Time Limit: 2000/1000 MS (Java/Others)    Memory Limit: 65536/32768 K (Java/Others)

Total Submission(s): 7573    Accepted Submission(s): 4531

Problem Description A number of students sit in a circle facing their teacher in the center. Each student initially has an even number of pieces of candy. When the teacher blows a whistle, each student simultaneously gives half of his or her candy to the neighbor on the right. Any student, who ends up with an odd number of pieces of candy, is given another piece by the teacher. The game ends when all students have the same number of pieces of candy. 

Write a program which determines the number of times the teacher blows the whistle and the final number of pieces of candy for each student from the amount of candy each child starts with.

Input The input may describe more than one game. For each game, the input begins with the number N of students, followed by N (even) candy counts for the children counter-clockwise around the circle. The input ends with a student count of 0. Each input number is on a line by itself.

Output For each game, output the number of rounds of the game followed by the amount of candy each child ends up with, both on one line.

Sample Input

6
36
2
2
2
2
2
11
22
20
18
16
14
12
10
8
6
4
2
4
2
4
6
8
0
        

Sample Output

15 14
17 22
4 8

  
  

  
  
   翻譯：
  
比如

36

2

2

2

2

2


代表6個小孩圍成一圈，分别持有不同數量的糖果。36 2 2 。。。

現在所有小孩要同時順時針分一半的糖給下一個小孩。

比如36就要給18個給2

2就要給1給下一個2

。。

最後一個2就要給1給36（其實是18了已經）

如果給完後發現，某個小孩是奇數個糖果，那麼老師就會給他一個糖果，保證每個人手上的糖果數量都是偶數的。

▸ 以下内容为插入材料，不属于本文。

--- config.mk ---
export PLATFORM = sky130hd
export DESIGN_NAME = zclock_gen
export DESIGN_NICKNAME = d
export VERILOG_FILES = /design/src/rtl/zclock_gen.sv
export SDC_FILE = /design/constraint.sdc
export NUM_CORES = 1
export LEC_CHECK = 0
export BUFFER_PORTS_ARGS = -buffer_cell sky130_fd_sc_hd__buf_2
export CAP_MARGIN = 10
export CORE_AREA = 2 2 39 41
export DETAILED_ROUTE_END_ITERATION = 16
export DIE_AREA = 0 0 41 43
export PLACE_DENSITY = 0.55
export SLEW_MARGIN = 20
export SYNTH_ARGS = -nofsm -noshare
export SYNTH_HDL_FRONTEND = slang
export SYNTH_SLANG_ARGS = --single-unit
--- constraint.sdc ---
create_clock -name clk -period 1.1 [get_ports clk]
set_input_delay 0.055 -clock clk [delete_from_list [all_inputs] [get_ports clk]]
set_output_delay 0.055 -clock clk [all_outputs]
set_load 0.1 [all_outputs]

問多少次循環以後所有人的糖果數量是相等的。這個相等的數量又是多少。




思路：沒有思路，就這麼做。





       
package ACM1000_1099;

public class CandySharingGame1034 {
    // 36 2 2 2 2 2
    void calculate() {
        int[] a = {2, 4, 6, 8};
//        int[] a = {36, 2, 2, 2, 2, 2};
        int len = a.length;

        int[] half = new int[len];

        int times = 0;

        while (true) {
            times ++;

            //取得一半
            for (int i = 0; i < len; i ++) {
                //a[i]直接變為一半并記錄
                a[i] /= 2;
                half[i] = a[i];
            }

            //是否全部相等
            boolean flag = true;

            //先指派第一個
            a[0] += half[len - 1];
            if (a[0] % 2 != 0) {
                a[0] += 1;
            }

            for (int i = 1; i < len; i ++) {
                a[i] += half[i - 1];

                if (a[i] % 2 != 0) {
                    a[i] += 1;
                }

                if (a[i] != a[i - 1]) {
                    flag = false;
                }
            }

            if (flag) {
                break;
            }
        }

        System.out.print(a[0] + " ");
        System.out.print(times + "");
    }

    public static void main(final String[] args) throws Exception {
        CandySharingGame1034 c = new CandySharingGame1034();
        c.calculate();
    }
}
      
        
我不信邪了，一定要刷到一題不水的題把它做出來後才不刷了。